In the records that follow, locate every line with "most" and extract it.
Records supplied below:
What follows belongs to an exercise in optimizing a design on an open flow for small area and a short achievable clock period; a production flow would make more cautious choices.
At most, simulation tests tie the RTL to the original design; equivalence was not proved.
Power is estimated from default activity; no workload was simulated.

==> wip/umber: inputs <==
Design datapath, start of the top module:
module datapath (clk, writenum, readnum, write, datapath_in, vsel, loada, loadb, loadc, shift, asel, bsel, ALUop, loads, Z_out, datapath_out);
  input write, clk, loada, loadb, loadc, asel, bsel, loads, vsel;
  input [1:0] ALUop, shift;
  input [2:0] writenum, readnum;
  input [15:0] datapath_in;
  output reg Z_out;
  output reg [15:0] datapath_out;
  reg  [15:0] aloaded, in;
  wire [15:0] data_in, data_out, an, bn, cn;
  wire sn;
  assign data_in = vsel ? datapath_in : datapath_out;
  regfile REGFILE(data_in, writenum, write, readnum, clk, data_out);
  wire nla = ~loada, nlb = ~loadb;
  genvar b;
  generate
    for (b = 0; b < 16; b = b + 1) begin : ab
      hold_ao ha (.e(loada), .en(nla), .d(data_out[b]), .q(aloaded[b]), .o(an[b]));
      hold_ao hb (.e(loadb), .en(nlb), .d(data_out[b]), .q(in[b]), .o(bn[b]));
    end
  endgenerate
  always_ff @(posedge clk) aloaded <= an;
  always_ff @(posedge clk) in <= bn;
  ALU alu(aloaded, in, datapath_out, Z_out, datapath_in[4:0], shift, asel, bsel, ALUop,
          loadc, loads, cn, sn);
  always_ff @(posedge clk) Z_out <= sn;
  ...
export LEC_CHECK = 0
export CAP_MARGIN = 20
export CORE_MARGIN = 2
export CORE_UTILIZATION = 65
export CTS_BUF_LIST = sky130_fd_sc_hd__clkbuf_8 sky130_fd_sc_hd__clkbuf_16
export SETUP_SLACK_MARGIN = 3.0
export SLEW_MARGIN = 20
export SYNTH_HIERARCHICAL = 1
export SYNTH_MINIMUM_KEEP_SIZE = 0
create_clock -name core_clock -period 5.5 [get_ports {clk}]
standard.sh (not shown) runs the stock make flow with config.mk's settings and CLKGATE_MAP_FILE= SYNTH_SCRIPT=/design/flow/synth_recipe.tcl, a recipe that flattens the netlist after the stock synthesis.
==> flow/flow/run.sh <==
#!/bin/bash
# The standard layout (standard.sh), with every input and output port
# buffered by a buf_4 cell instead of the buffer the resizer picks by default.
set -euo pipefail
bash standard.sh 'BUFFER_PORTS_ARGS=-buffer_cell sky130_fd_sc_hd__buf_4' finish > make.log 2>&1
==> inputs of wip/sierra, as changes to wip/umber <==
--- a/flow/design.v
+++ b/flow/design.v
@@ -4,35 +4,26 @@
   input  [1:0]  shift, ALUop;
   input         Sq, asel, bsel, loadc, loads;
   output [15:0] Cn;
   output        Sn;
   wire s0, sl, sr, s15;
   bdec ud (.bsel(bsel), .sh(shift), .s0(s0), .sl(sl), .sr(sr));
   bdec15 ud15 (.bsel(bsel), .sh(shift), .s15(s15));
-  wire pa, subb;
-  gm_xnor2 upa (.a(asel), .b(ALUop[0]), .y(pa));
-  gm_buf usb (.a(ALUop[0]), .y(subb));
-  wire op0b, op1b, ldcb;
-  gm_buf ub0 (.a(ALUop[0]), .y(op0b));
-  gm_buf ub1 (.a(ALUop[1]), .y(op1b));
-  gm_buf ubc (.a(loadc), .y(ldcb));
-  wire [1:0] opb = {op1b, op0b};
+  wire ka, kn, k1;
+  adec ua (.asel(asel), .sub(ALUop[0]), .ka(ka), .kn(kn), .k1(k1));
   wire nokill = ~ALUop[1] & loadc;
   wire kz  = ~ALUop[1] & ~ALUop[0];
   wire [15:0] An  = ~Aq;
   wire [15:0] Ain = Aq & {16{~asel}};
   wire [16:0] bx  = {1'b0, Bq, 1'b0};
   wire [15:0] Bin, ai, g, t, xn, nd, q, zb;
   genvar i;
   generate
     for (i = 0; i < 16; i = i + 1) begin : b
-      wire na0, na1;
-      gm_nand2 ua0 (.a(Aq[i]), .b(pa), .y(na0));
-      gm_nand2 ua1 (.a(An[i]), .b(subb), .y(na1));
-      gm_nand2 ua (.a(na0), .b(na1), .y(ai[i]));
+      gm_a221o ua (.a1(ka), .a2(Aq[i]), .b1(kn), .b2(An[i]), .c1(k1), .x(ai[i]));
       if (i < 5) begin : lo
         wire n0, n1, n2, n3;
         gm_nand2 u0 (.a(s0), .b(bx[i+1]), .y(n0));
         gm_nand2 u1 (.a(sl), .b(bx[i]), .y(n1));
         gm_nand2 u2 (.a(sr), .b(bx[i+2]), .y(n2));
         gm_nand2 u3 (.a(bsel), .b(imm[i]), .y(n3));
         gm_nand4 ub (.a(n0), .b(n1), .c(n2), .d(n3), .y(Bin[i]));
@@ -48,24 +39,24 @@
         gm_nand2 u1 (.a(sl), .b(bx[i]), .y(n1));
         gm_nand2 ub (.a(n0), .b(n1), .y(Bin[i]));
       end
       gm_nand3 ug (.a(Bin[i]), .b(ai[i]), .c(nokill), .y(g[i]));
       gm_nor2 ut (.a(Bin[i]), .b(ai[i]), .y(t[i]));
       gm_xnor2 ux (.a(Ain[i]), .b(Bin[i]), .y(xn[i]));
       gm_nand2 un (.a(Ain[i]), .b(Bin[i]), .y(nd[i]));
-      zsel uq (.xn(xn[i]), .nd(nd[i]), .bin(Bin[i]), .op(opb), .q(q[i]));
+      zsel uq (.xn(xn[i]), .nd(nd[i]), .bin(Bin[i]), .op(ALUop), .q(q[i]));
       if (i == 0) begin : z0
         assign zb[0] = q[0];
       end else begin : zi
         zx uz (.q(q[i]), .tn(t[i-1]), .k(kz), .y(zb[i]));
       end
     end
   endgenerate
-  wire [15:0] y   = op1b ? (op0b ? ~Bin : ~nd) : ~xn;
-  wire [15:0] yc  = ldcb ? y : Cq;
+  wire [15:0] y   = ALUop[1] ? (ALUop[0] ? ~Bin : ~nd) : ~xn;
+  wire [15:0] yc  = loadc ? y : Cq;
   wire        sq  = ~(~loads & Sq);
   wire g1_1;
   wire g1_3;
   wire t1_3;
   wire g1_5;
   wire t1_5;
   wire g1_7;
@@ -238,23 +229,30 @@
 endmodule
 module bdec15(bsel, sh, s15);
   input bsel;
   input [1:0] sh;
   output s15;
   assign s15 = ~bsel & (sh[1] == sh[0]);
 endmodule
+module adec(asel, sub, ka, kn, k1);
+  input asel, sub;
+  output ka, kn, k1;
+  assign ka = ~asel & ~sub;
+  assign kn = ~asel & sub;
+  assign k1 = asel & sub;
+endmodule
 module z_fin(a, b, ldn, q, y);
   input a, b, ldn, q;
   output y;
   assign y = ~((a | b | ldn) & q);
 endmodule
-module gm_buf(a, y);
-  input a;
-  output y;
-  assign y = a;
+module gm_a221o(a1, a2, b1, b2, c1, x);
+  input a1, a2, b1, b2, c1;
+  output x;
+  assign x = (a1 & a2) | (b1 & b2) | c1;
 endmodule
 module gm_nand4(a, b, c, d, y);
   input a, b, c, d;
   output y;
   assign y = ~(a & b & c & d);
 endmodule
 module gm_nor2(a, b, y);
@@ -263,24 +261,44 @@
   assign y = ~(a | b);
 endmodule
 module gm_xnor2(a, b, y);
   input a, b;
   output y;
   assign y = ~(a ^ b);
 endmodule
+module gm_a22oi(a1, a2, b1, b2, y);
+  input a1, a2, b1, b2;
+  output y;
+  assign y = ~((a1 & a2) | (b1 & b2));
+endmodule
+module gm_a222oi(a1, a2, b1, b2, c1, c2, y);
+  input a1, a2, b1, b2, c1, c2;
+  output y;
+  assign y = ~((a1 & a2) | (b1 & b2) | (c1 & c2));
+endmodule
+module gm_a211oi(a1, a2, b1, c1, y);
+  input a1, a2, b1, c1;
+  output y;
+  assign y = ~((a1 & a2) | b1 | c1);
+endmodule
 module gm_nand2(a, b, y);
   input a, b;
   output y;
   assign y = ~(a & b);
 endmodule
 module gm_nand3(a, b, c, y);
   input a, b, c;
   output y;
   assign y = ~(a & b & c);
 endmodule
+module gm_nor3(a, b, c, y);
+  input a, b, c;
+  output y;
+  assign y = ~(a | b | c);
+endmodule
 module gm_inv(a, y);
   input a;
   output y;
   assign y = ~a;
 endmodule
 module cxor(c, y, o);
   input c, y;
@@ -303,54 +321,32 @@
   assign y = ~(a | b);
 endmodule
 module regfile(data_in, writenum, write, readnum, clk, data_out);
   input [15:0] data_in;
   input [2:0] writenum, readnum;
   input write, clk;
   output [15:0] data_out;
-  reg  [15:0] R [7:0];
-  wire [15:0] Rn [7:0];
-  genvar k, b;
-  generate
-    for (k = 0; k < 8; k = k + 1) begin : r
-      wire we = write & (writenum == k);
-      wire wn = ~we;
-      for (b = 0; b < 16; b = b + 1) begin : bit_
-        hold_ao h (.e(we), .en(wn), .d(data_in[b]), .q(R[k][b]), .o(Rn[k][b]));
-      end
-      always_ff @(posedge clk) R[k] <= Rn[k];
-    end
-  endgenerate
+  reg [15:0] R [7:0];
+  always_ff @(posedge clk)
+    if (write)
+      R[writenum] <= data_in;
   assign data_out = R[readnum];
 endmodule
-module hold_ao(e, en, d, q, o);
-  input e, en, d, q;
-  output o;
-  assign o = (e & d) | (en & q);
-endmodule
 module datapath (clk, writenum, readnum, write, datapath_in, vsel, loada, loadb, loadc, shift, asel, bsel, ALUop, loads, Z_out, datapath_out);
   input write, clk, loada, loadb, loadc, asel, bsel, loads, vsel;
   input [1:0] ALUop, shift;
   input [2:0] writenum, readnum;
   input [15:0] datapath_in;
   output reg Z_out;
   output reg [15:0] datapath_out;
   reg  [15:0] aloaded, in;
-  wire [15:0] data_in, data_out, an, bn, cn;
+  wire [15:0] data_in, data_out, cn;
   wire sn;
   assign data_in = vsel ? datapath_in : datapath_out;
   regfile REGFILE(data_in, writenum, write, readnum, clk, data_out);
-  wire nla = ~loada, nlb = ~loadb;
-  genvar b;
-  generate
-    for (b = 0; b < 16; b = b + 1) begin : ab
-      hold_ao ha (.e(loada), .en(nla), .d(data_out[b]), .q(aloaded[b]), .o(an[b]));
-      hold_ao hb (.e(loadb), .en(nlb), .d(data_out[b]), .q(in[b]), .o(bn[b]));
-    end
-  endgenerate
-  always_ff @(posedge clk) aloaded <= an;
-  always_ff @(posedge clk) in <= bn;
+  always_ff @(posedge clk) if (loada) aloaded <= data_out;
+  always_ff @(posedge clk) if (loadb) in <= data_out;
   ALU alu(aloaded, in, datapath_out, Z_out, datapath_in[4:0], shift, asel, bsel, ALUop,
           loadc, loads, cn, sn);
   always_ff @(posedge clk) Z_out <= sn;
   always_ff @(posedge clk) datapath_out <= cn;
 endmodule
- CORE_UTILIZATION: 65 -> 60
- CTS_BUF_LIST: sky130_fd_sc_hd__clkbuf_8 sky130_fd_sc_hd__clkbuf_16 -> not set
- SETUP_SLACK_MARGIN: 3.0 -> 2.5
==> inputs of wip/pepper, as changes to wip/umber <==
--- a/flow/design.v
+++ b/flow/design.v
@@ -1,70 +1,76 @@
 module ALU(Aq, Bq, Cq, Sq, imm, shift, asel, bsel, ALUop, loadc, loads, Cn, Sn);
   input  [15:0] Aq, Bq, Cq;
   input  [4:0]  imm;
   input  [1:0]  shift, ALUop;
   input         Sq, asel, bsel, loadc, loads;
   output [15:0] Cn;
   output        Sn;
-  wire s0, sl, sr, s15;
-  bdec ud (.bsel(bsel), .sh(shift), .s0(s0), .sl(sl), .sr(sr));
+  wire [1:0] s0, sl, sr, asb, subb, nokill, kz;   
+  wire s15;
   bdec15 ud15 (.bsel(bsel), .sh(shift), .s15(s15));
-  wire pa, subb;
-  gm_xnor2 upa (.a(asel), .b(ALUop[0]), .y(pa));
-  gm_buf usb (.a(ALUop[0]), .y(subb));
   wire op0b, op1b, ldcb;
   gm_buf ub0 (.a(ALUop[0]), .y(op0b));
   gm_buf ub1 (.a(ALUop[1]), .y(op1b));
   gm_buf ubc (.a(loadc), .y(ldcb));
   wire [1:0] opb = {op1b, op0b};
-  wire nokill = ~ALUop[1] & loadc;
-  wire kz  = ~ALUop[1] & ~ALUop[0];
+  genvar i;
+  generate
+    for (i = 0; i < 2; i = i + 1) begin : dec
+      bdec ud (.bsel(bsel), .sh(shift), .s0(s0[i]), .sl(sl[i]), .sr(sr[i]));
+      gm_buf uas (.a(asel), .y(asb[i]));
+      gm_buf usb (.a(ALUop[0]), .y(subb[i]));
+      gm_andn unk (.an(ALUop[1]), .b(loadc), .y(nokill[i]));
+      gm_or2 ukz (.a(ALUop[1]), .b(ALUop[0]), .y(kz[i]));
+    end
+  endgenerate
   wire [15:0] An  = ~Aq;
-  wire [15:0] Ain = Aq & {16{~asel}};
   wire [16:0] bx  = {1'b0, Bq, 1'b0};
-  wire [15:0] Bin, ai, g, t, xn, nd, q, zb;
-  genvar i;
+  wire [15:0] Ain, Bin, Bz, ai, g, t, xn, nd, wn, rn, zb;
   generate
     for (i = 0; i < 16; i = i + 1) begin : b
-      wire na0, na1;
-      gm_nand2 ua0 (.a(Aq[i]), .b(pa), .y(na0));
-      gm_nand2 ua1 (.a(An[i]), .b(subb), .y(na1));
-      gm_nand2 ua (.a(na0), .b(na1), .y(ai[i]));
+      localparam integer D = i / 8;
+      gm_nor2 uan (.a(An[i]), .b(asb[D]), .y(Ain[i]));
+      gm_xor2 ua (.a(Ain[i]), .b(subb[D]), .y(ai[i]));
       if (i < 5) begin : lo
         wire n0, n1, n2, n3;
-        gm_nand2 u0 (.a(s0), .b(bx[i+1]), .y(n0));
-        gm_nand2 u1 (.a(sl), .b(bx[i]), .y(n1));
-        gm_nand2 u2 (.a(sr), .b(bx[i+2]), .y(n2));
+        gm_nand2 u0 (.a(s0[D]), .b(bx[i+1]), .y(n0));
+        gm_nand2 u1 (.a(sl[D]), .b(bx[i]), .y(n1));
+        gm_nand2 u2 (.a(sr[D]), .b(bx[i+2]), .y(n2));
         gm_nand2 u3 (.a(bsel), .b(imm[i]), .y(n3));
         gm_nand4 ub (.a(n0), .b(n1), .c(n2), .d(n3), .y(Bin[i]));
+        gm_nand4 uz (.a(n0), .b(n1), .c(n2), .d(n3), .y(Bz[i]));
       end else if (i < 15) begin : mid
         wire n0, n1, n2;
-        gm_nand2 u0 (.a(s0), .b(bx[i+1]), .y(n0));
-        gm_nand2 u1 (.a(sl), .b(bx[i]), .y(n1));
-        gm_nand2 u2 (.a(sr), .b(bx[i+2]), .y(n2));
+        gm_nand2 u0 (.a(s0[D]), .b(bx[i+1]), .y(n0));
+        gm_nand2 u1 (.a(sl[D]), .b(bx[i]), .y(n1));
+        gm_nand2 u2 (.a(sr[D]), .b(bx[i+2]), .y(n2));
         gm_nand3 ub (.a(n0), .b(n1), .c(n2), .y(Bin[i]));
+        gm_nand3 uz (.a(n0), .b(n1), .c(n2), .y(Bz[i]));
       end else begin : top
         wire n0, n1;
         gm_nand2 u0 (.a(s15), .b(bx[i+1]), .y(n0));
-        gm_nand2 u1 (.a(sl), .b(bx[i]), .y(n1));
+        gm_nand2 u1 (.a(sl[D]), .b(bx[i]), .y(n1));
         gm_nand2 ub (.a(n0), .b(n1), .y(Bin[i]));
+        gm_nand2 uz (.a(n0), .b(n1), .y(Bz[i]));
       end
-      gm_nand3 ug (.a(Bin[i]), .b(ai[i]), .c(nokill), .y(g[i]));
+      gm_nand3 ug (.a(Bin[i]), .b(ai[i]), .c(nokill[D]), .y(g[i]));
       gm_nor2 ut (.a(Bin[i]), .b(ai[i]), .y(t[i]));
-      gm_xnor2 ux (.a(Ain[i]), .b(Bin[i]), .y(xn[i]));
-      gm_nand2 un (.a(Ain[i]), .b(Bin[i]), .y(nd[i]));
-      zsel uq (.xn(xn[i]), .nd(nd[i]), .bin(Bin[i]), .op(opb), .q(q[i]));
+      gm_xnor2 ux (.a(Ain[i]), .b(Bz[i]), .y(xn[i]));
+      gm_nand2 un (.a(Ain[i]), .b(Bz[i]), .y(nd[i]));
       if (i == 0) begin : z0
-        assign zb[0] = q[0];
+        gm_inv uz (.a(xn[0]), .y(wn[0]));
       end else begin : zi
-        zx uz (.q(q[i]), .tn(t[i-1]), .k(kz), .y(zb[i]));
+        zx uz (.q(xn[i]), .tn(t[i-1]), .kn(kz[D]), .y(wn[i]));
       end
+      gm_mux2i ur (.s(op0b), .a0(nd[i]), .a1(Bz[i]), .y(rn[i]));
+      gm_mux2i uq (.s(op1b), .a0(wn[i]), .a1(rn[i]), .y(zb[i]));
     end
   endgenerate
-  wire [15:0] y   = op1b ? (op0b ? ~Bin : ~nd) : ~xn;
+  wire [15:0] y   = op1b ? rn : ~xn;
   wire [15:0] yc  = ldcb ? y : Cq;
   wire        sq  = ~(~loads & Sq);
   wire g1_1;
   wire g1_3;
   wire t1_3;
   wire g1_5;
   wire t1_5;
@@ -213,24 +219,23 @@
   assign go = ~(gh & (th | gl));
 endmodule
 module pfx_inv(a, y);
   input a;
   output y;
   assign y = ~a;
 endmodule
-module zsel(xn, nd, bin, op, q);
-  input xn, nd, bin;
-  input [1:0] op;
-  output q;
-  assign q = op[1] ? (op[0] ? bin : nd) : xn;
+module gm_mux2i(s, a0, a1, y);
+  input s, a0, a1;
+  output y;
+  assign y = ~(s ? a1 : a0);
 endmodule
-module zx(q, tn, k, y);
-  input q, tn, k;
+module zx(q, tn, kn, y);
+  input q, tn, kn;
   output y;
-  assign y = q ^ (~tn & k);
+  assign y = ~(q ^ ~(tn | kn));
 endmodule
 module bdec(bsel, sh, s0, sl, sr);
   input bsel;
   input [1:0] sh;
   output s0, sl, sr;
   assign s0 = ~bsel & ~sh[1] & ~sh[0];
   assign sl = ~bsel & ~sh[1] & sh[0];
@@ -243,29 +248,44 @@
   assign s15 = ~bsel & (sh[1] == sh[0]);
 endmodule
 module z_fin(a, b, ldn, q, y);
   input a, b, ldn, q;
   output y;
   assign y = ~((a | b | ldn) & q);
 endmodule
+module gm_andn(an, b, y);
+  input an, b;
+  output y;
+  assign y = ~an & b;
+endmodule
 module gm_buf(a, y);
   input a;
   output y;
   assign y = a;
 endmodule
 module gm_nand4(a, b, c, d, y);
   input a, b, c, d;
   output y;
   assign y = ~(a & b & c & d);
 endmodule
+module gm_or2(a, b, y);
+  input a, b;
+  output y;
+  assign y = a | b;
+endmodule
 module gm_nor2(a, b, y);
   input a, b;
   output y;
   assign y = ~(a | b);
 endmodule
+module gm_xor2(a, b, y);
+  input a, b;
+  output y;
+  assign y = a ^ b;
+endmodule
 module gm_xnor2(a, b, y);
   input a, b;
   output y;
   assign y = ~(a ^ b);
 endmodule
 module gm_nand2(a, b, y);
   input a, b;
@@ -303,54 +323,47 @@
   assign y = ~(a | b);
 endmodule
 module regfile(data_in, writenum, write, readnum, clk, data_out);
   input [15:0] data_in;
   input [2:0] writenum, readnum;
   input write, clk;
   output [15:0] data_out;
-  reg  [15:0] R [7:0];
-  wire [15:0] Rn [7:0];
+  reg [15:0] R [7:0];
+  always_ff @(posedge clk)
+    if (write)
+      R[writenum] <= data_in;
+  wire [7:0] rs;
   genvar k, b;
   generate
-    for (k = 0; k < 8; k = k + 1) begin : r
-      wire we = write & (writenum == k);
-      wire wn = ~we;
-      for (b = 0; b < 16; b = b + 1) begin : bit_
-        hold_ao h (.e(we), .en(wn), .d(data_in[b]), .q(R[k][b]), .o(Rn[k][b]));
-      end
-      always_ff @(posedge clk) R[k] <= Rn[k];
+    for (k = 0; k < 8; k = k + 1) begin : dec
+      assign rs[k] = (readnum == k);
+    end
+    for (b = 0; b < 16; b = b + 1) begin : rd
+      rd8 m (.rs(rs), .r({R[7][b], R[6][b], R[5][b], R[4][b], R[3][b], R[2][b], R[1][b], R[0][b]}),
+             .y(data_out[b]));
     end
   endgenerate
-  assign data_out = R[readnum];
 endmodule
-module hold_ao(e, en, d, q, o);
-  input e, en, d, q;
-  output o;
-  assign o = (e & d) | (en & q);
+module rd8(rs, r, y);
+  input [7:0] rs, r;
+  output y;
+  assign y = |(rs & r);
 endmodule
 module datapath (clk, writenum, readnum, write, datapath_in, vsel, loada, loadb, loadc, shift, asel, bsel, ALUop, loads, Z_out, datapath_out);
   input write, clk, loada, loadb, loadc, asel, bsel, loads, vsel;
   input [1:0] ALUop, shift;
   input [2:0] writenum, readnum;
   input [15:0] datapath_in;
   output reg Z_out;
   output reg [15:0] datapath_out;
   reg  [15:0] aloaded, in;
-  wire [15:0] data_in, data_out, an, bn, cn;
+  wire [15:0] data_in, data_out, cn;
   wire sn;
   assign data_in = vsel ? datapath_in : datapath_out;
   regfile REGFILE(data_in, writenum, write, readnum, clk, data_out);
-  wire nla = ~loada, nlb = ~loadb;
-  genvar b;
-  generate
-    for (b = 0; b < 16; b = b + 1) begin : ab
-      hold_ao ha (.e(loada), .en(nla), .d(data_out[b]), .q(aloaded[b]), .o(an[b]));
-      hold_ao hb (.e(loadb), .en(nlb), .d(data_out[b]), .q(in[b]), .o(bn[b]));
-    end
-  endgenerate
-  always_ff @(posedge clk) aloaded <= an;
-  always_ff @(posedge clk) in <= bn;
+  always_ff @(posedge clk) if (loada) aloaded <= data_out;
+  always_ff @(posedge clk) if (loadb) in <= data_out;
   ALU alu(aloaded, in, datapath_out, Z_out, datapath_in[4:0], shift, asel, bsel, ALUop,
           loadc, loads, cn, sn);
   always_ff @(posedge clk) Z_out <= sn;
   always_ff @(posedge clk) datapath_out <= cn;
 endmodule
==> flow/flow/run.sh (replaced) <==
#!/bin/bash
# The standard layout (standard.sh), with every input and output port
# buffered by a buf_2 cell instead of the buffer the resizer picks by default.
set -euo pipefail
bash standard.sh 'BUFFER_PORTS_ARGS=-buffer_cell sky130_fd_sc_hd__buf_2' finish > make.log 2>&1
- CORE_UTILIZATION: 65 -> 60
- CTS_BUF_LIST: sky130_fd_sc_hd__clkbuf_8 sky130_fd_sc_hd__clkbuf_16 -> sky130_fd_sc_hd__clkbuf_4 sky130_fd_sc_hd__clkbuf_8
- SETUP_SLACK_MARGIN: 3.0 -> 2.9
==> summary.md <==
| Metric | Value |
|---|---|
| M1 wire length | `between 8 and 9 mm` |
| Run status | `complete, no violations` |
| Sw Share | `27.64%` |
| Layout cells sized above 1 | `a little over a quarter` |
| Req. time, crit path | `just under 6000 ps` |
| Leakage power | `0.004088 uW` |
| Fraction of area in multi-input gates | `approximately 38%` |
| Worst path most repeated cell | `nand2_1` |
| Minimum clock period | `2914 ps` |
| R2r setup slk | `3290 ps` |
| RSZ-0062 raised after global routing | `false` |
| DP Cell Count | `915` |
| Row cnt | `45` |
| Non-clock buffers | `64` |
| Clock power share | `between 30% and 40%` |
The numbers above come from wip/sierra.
End of Records supplied.
_Exercise answer_.
At most, simulation tests tie the RTL to the original design; equivalence was not proved.
| Worst path most repeated cell | `nand2_1` |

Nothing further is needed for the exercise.